* **Given entries**
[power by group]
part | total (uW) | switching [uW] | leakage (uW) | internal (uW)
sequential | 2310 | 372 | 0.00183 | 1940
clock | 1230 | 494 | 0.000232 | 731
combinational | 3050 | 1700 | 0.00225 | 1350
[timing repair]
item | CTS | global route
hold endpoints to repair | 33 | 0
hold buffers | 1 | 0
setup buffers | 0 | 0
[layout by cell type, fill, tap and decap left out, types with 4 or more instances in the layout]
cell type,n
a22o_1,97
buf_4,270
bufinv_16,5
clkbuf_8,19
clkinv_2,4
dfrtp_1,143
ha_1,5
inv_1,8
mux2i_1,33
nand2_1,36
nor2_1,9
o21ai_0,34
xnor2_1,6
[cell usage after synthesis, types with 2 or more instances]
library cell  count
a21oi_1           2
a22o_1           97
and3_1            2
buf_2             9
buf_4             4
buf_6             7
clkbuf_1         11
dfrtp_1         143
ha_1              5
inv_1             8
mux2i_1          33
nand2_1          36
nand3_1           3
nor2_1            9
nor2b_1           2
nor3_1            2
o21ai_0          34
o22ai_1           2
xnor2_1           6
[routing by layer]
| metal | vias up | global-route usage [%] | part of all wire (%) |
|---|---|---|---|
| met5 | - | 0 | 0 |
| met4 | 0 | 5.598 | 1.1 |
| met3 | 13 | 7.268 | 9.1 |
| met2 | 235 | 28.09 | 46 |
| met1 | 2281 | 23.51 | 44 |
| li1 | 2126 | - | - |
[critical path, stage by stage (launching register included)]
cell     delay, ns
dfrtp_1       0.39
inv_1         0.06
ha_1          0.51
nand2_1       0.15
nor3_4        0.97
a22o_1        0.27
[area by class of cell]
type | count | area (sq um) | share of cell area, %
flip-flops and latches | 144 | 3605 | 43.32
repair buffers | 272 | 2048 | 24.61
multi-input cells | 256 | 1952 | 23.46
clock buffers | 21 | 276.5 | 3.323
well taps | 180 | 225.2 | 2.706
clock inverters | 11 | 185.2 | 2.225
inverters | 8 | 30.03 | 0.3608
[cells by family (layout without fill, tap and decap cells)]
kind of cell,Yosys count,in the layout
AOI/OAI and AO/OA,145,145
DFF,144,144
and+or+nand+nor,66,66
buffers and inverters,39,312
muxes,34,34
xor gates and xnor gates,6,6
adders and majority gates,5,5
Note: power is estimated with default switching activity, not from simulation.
File: config.mk
export PLATFORM = sky130hd
export DESIGN_NAME = crop_window_packer
export DESIGN_NICKNAME = d
export VERILOG_FILES = /design/src/rtl/crop_window_packer.sv
export SDC_FILE = /design/constraint.sdc
export NUM_CORES = 1
export LEC_CHECK = 0
export ABC_AREA = 1
export ABC_CLOCK_PERIOD_IN_PS = 4200
export BUFFER_PORTS_ARGS = -buffer_cell sky130_fd_sc_hd__buf_2
export CAP_MARGIN = 20
export CORE_MARGIN = 8
export CORE_UTILIZATION = 36
export DETAILED_ROUTE_END_ITERATION = 8
export GPL_TIMING_DRIVEN = 1
export HOLD_SLACK_MARGIN = 0.06
export SLEW_MARGIN = 20
export SYNTH_ARGS = -nofsm -noshare
export SYNTH_HDL_FRONTEND = slang
export SYNTH_SLANG_ARGS = --single-unit
export TNS_END_PERCENT = 100
File: constraint.sdc
create_clock -name clk -period 4.2 [get_ports clk]
set_clock_uncertainty 0.2 [all_clocks]
set_input_delay 0.42 -clock clk [delete_from_list [all_inputs] [get_ports clk]]
set_output_delay 0.42 -clock clk [all_outputs]
set_load 0.01 [all_outputs]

* **Task description**
Write down again, exactly as given, only the lines above that fall from the line with "all wire (%) |" to the line with "li1 | 2126 | - | - |", inclusive.

* **Finished exercise**
| metal | vias up | global-route usage [%] | part of all wire (%) |
|---|---|---|---|
| met5 | - | 0 | 0 |
| met4 | 0 | 5.598 | 1.1 |
| met3 | 13 | 7.268 | 9.1 |
| met2 | 235 | 28.09 | 46 |
| met1 | 2281 | 23.51 | 44 |
| li1 | 2126 | - | - |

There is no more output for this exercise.